Task description.
Restate word for word the lines of the material below, from the line with "min in group" to the line with "[logic make-up after synthesis]", both lines included, and no others.

━━━━━━━━

### config.mk
export PLATFORM = sky130hd
export DESIGN_NAME = phase_order_corrector
export DESIGN_NICKNAME = d
export VERILOG_FILES = /design/src/rtl/phase_order_corrector.sv
export SDC_FILE = /design/constraint.sdc
export NUM_CORES = 1
export LEC_CHECK = 0
export CORE_MARGIN = 4
export CORE_UTILIZATION = 30
export DETAILED_ROUTE_END_ITERATION = 8
export SYNTH_ARGS = -nofsm -noshare
export SYNTH_HDL_FRONTEND = slang
export SYNTH_SLANG_ARGS = --single-unit
### constraint.sdc
create_clock -name clk_fast -period 1.95 [get_ports clk_fast]
set_input_delay 0.39 -clock clk_fast [delete_from_list [all_inputs] [get_ports clk_fast]]
set_output_delay 0.39 -clock clk_fast [all_outputs]
set_load 0.05 [all_outputs]
### src/rtl/phase_order_corrector.sv
module phase_order_corrector #(
  parameter int DW  = 4,
  parameter int PW  = 1,
  parameter int GRP = 4
) (
  input  logic          clk_fast,
  input  logic          rst_n,
  input  logic          ph_a,
  input  logic          ph_e,
  output logic          slave_rst,
  output logic [DW-1:0] n_code,
  output logic          cal_fail
);
  localparam int GW = (GRP > 1) ? $clog2(GRP) : 1;
  localparam int RW = $clog2(PW + (1 << DW) + 1);

  logic          a_q, err_q, tick_q;
  logic [GW-1:0] grp_q;
  logic [RW-1:0] hold_q;

  wire a_rise = ph_a & ~a_q;
  wire tick   = a_rise && (grp_q == GW'(GRP - 1));
  wire fire   = tick_q && err_q && (hold_q == '0);
  wire at_max = &n_code;

  always_ff @(posedge clk_fast or negedge rst_n) begin
    if (!rst_n) begin
      a_q      <= 1'b0;
      err_q    <= 1'b0;
      tick_q   <= 1'b0;
      grp_q    <= '0;
      hold_q   <= '0;
      n_code   <= '0;
      cal_fail <= 1'b0;
    end else begin
      a_q    <= ph_a;
      tick_q <= tick;
      if (a_rise) begin
        err_q <= ~ph_e;
        grp_q <= tick ? '0 : grp_q + 1'b1;
      end
      if (fire) begin
        hold_q <= RW'(PW) + RW'(n_code) + RW'(1);
        if (at_max) cal_fail <= 1'b1;
        else        n_code   <= n_code + 1'b1;
      end else if (hold_q != '0) begin
        hold_q <= hold_q - 1'b1;
      end
    end
  end

  assign slave_rst = (hold_q != '0);
endmodule

* Word level (Yosys, flattened, before mapping)
Index checks and enable logic that the tools add are counted.
Operators by class: multipliers 0, equality and inequality tests 1, shifts and indexed selects 0, add/sub/neg operators 5, divide/modulo/power cells 0, $lt $le $gt $ge 0, bitwise logic cells 4, mux-type cells 3, reduce and logical (&&, ||, !) cells 9
Operator list (number):
- $mux 5 | 2
- $add 1x4->5 const A | 1
- $add 5x1->5 const B | 1
- $logic_not 5->1 | 1
- $reduce_and 5->1 | 1
- $reduce_bool 5->1 | 1
- $sub 5x1->5 const B | 1
- $add 4x1->4 const B | 1
- $reduce_and 4->1 | 1
- $logic_and 1x1->1 | 3
- $not 1->1 | 3
- $add 2x1->2 const B | 1
- $eq 2x2->1 const B | 1
- $mux 2 | 1
- $reduce_and 2->1 | 1
- $reduce_bool 2->1 | 1
- $and 1x1->1 | 1
Word-level totals: register bits after elaboration 15, memory bits (read-only) 0, bits of input ports 4, latch bits 0, memory bits (writable) 0, memories 0, output and inout bits 6

* Logic depth before layout (Yosys ltp)
word-level depth 4, mapped depth 6, gate-level depth less buffers 6

* Worst setup path before layout
Ideal clock, no wire load.
path kind register to register, start reg hold_q[0], end reg n_code[3], stages on the path, launching flop included 7, arrival 1.528 ns, clock period less this slack 1.695 ns, slack 0.255 ns, library setup time 0.167 ns, path buffers 0, cell sequence dfrtp_1 > inv_1 > ha_1 > nor4b_4 > inv_2 > nor2_4 > a41oi_1
On the way: word-level cells in the longest chain between the ends 3
Ends and longest elaborated chain:
- start: declaration | RTL line 19 | logic [RW-1:0] hold_q;
- start signal: assignment | RTL line 43 | hold_q <= RW'(PW) + RW'(n_code) + RW'(1);
- start signal: assignment | RTL line 47 | hold_q <= hold_q - 1'b1;
- $logic_not 5->1 | RTL line 23 | wire fire = tick_q && err_q && (hold_q == '0);
- $logic_and 1x1->1 | RTL line 23
- $reduce_and 2->1 (no source line)
- end signal: assignment | RTL line 45 | else n_code <= n_code + 1'b1;
- end: declaration | RTL line 11 | output logic [DW-1:0] n_code,
Every way passes these cells. A chain may end at the register's enable or synchronous reset.

* Worst setup path after layout
start reg hold_q[0], end out slave_rst
On the way: word-level cells in the longest chain between the ends 1
Ends and longest elaborated chain:
- $reduce_bool 5->1 | RTL line 52 | assign slave_rst = (hold_q != '0);
- end: declaration | RTL line 10 | output logic slave_rst,
Every way passes these cells.

==> impl_metrics.toml <==
[cells_and_area]
final_nets = 87
fillerInstances = 217
finalCoreUtilization = 0.396
flow.area_growth_from_synthesis_pct = 23.1
n_antenna_cell = 0
summed_area_of_non_filler_cells_in_the_final_layout_um2 = 901
layout_cell_share_with_drive_strength_beyond_1 = 0.244

[pwr]
cell_leakage_power_nw = 0.412
p_switching_uw = 397
clockPowerShare = 0.170
share_comb_of_total_power = 0.379
intPower_uw = 660
power_density_nw_per_um2 = 1170
power.switching_fraction = 0.375
seqPwrFrac = 0.452
worst_ir_drop_vdd_mv = 0.673

[setup_path]
max_stage_delay_ns = 0.41
setup.worst_path.class = "reg2out"
timing.critical_path.from_type = "register"
slowest_cp_cell = "dfrtp_1"
worst_ep_arrival_time_ns = 1.47
worstPathCellList = "inv_1, ha_2, nor4b_4, inv_2, buf_6"
cpLargestDelayFamily = "flip-flops"
crit_buf_inv = 3
critPathMaxFanout = 5
crit_path_end_kind = "output port"
required_ns = 1.56

[grt]
grt_pass1_wl_um = 2360
grt_pass1_vias = 515
antenna_found_initial = 0
grt_overflow_total = 0
global_route.usage.total = 0.0942
grt_start_max_net_pins = 16

[route]
detail_route.vias_per_cell = 5.08
detail_route.first_pass.iterations = 4
dr_total_vias = 538
drcViolationCount = 0
drt-initial-drc-count = 6
wirelength_um = 1280
post_drt_wl_per_cell_um = 12.1
detail-route-antenna-nets = 0

[synth]
syn_area_per_cell_um2 = 11.8
adder_cell_fraction_of_synth_area = 0.0684
synthMuxAreaShare = 0.0444
netlist_instances = 62
compound_gate_portion_of_the_synthesized_area = 0.149
yosysUniqueCellTypes = 29
syn_nets = 70
synth_edf_count = 0
yosysWarningCount = 0
synth_area_um2 = 732
synth_simple_gate_area_share = 0.176
share_of_the_synthesized_netlist_area_taken_by_xor_and_xnor_gates = 0.0239
async_flop_share = 1.00
most_instantiated_flip_flop_cell_in_the_synthesis_netlist = "dfrtp_1"
main_combinational_cell_family_by_area_after_synthesis = "simple AND/OR/NAND/NOR gates"
synth_sequential_area_ratio = 0.513
ys_ff_latch = 15

[clocking]
cts.htree.levels = 1
ctsHoldBuffers = 0
cts.clk_slew.worst_paths_ns = 0.09
clock-root-buffer = "clkbuf_4"
clkLatencyLatePin_ns = 0.29
cts_buffer_depth = 2
cts_made_buffers = 3
clock-sinks = 15
tritoncts_clock_tree = "yes"

[die]
initial_core_util = 0.322
placementRows = 17
fp.dieArea_um2 = 3290
area_inside_the_core_boundary_um2 = 2280
die-height_um = 57.4
io_pins = 10
chipWidth_um = 57.4

[timing]
post-route-worst-setup-slack_ns = 0.0882
finClkSkew_ns = 0.00232
post-route-min-period_ns = 1.86
final_hold_viol_count = 0
max_freq_mhz = 537
max_slew.worst_pin.slew_ns = 0.490
max_slew_headroom_at_the_worst_pin = 0.672
min_period_over_period = 0.955
final_max_slew_viol_count = 0
setup-violations-final = 0

[job]
max_cap_viol_count = 0

[placed_design]
pre_cts_slack_ns = 0.294
dpl_cell_area_um2 = 860
globalplace.congestion = 0.747
numPortBuffers = 9
dp_hpwl_um = 974

[run_status]
outcome = "finished clean"

[worst_hold_path]
min-delay-path-class = "in2async"
[what timing repair did]
action                     CTS  global route
pin swaps                    0             0
setup endpoints to repair    1             1
resized for setup            2             0
buffers inserted             0             1
[registers in the layout (all words and copies together), names as in the netlist]
signal    flops
err_q         1
grp_q         2
n_code        4
cal_fail      1
tick_q        1
a_q           1
hold_q        5
[worst paths after layout]
| kind | from | to | slack [ns] | depth (start not counted) |
|---|---|---|---|---|
| setup / recovery | hold_q[0]$_DFFE_PN0P_ | slave_rst | 0.09 | 5 |
| hold / removal | rst_n | hold_q[3]$_DFFE_PN0P_ | 0.41 | 2 |
| setup reg to reg | hold_q[0]$_DFFE_PN0P_ | n_code[1]$_DFFE_PN0P_ | 0.36 | 6 |
| hold reg to reg | cal_fail$_DFFE_PN0P_ | cal_fail$_DFFE_PN0P_ | 0.49 | 1 |
| max in group asynchronous | rst_n | n_code[0]$_DFFE_PN0P_ | 1.37 | 2 |
| min in group clk_fast | cal_fail$_DFFE_PN0P_ | cal_fail$_DFFE_PN0P_ | 0.49 | 1 |
[power groups by stage]
| stage | Combinational, mW | Sequential (mW) | Clock [mW] |
|---|---|---|---|
| 2_1_floorplan | 0.248 | 0.503 | 0 |
| 3_3_place_gp | 0.370 | 0.480 | 0 |
| 3_5_place_dp | 0.385 | 0.484 | 0 |
| 4_1_cts | 0.398 | 0.478 | 0.192 |
| 5_1_grt | 0.444 | 0.491 | 0.215 |
| 6_report | 0.400 | 0.478 | 0.179 |
[stage by stage]
| stage | hold slack [ns] | setup TNS (ns) | std cells | total power [mW] |
|---|---|---|---|---|
| 2_1_floorplan | 0.0944 | 0 | 62 | 0.750 |
| 3_3_place_gp | 0.453 | 0 | 101 | 0.850 |
| 3_5_place_dp | 0.474 | 0 | 101 | 0.869 |
| 4_1_cts | 0.408 | 0 | 105 | 1.07 |
| 5_1_grt | 0.397 | -0.000861 | 106 | 1.15 |
| 6_report | 0.406 | 0 | 106 | 1.06 |
[logic make-up after synthesis]
kind of cell,after synthesis
buffers and inverters,5
AOI/OAI and AO/OA,14
xor gates and xnor gates,2
adders and majority gates,4
muxes,3
DFF,15
and+or+nand+nor,19
[cells in the final DEF, fill, tap and decap left out]
cell and n:
clkinv_2 1, xnor2_1 1, a31oi_1 2, nand2b_1 1, a41oi_1 2, a21o_1 1
and2_1 1, dfrtp_1 15, nor2_4 1, mux2i_1 1, inv_1 4, nand3_2 1
a211oi_1 2, o32ai_1 1, a21boi_0 1, ha_1 3, inv_2 1, nand2_1 2
clkbuf_4 3, a41o_1 1, clkdlybuf4s50_1 4, o21ai_0 2, nor3_1 3, buf_6 1
xor2_1 1, nor3b_1 1, buf_4 7, ha_2 1, nand3_1 3, nor2b_1 2
nor2_1 2, or3_1 1, nor4b_4 1, a221o_1 2, mux2_2 2
[area by class of cell]
class | count | area (um2) | area share
clock buffers | 3 | 22.5 | 0.0250
flip-flops and latches | 15 | 375 | 0.417
well taps | 28 | 35.0 | 0.0389
repair buffers | 12 | 104 | 0.115
clock inverters | 1 | 5.00 | 0.00556
inverters | 5 | 18.8 | 0.0208
multi-input cells | 42 | 340 | 0.378
[synth_stat cells (2+ instances only)]
cell type,instances,area [um2]
nor2_1,2,7.51
nor2b_1,2,12.5
nand3_1,3,15.0
nand2_1,2,7.51
inv_1,4,15.0
ha_1,4,50.1
a211oi_1,2,15.0
o21ai_0,2,10.0
dfrtp_1,15,375
mux2_2,2,22.5
nor3_1,3,15.0
a221o_1,2,20.0
a31oi_1,2,12.5
a41oi_1,2,17.5
[routing by layer]
layer | up-vias | wire length (um) | global-route usage
met4 | 0 | 17 | 0.0298
met3 | 2 | 128 | 0.0543
met2 | 15 | 585 | 0.148
met5 | - | 0 | 0
met1 | 254 | 547 | 0.107
li1 | 267 | - | -
Power figures use the tool's default switching activity.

━━━━━━━━

Task output.
| min in group clk_fast | cal_fail$_DFFE_PN0P_ | cal_fail$_DFFE_PN0P_ | 0.49 | 1 |
[power groups by stage]
| stage | Combinational, mW | Sequential (mW) | Clock [mW] |
|---|---|---|---|
| 2_1_floorplan | 0.248 | 0.503 | 0 |
| 3_3_place_gp | 0.370 | 0.480 | 0 |
| 3_5_place_dp | 0.385 | 0.484 | 0 |
| 4_1_cts | 0.398 | 0.478 | 0.192 |
| 5_1_grt | 0.444 | 0.491 | 0.215 |
| 6_report | 0.400 | 0.478 | 0.179 |
[stage by stage]
| stage | hold slack [ns] | setup TNS (ns) | std cells | total power [mW] |
|---|---|---|---|---|
| 2_1_floorplan | 0.0944 | 0 | 62 | 0.750 |
| 3_3_place_gp | 0.453 | 0 | 101 | 0.850 |
| 3_5_place_dp | 0.474 | 0 | 101 | 0.869 |
| 4_1_cts | 0.408 | 0 | 105 | 1.07 |
| 5_1_grt | 0.397 | -0.000861 | 106 | 1.15 |
| 6_report | 0.406 | 0 | 106 | 1.06 |
[logic make-up after synthesis]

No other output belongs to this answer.